One of the other advantages of wind is that the land under the turbines can be used for farming, ranching, recreation and forestry and is still very viable wildlife habitat.  As testament to the minimal environmental footprint of wind power, we watched this fox hunting at the base of Wind Turbine #20.  Bear Mountain continues to be the home of mule and whitetail deer, moose, bear, eagles, ravens and hawks.  In fact, the turbines, access roads and transmission stations at Bear Mountain Wind Park use only 62 acres of this several thousand acre recreation area.

Wind power has disadvantages, as no energy solution is perfect.  The primary drawback of power sources like wind and solar is called intermittency, which means that the power source is available part of the time.  Said simply, the wind does not always blow and the sun does not always shine yet, electricity is needed all the time.

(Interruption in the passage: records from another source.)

This design comes from an exercise in tuning for small area, a short achievable clock period and few clock cycles per item on the open sky130 flow, not from production work.
At most, simulation tests tie the RTL to the original design; equivalence was not proved.
Function not checked in runs 5 and 6: the RTL went through the layout flow alone.
No activity file was given, so power comes from the tool's default toggle rates.

$ cat flow/flow/run.sh
#!/bin/bash
# Own layout flow: the standard flow (standard.sh, unchanged synthesis),
# with plain buffers on the ports instead of delay buffers, timing repair
# aiming for extra setup slack and free to change a cell's footprint when
# resizing it. The make run logs to its own file here.
set -euo pipefail
bash standard.sh \
  "BUFFER_PORTS_ARGS=-buffer_cell sky130_fd_sc_hd__buf_1" \
  "SETUP_SLACK_MARGIN=${OWN_SETUP_MARGIN:-7.5}" \
  "MATCH_CELL_FOOTPRINT=0" \
  finish > standard_finish.log 2>&1
$ cat flow/standard.sh
#!/bin/bash
# synth_recipe.tcl (not shown) runs the flow's synth.tcl, then flattens the netlist and writes it again
# the make line also repeats each setting of config.mk as NAME=value (left out here)
make -C /OpenROAD-flow-scripts/flow DESIGN_CONFIG=/design/flow/config.mk WORK_HOME=/design/flow/orfs CLKGATE_MAP_FILE= SYNTH_SCRIPT=/design/flow/synth_recipe.tcl "${@:-finish}"
$ cat flow/config.mk
export PLATFORM = sky130hd
export DESIGN_NAME = irdec
export DESIGN_NICKNAME = irdec
export VERILOG_FILES = /design/flow/design.v
export SDC_FILE = /design/flow/constraint.sdc
export NUM_CORES = 4
export LEC_CHECK = 0
export CAP_MARGIN = 20
export CORE_MARGIN = 2
export CORE_UTILIZATION = 40
export CTS_BUF_LIST = sky130_fd_sc_hd__clkbuf_8
export CTS_CLUSTER_DIAMETER = 50
export CTS_CLUSTER_SIZE = 20
export PLACE_DENSITY = 0.6
export SLEW_MARGIN = 20
export TNS_END_PERCENT = 5
$ cat flow/constraint.sdc
create_clock -name core_clock -period 11.0 [get_ports {clk}]
set_input_delay 2.2000 -clock core_clock [delete_from_list [all_inputs] [get_ports {clk}]]
set_output_delay 2.2000 -clock core_clock [all_outputs]
set_load 0.01 [all_outputs]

Intermittency can be solved by several methods such as geographically dispersed intermittent power stations, energy storage or  baseload sources, such as geothermal, natural gas, coal or nuclear.   At Bear Mountain, the electrical grid supplies electricity when the wind is not blowing, likely from traditional sources of energy such as coal or natural gas.

Far more bird deaths are caused by cats than by wind turbines

A second disadvantage many wind energy opponents mention is the number of birds and bats killed by being struck by the wind turbine blades.  The tips of the blades are travelling very fast, at approximately 250 miles per hour.  However, far more birds are killed by buildings, windows and house cats, as the above chart shows.  I talked to an Enerco technician working on the elevator in Turbine #22.  He said that the Dawson Creek University conducted a study in 2010 and determined that the 34 turbines killed 30 bats, 15 birds and 1 raptor.  This is not insignificant but it is far fewer deaths than those caused by other human activities.


Timm hiking along the cliff line in Bear Mountain Wind Park

Wind power is now cost-competitive with all other energy sources, even without allowing for the value of its low environmental impact. It is the fastest growing energy option in the world and will soon be the least expensive.  It’s pure, clean, green energy.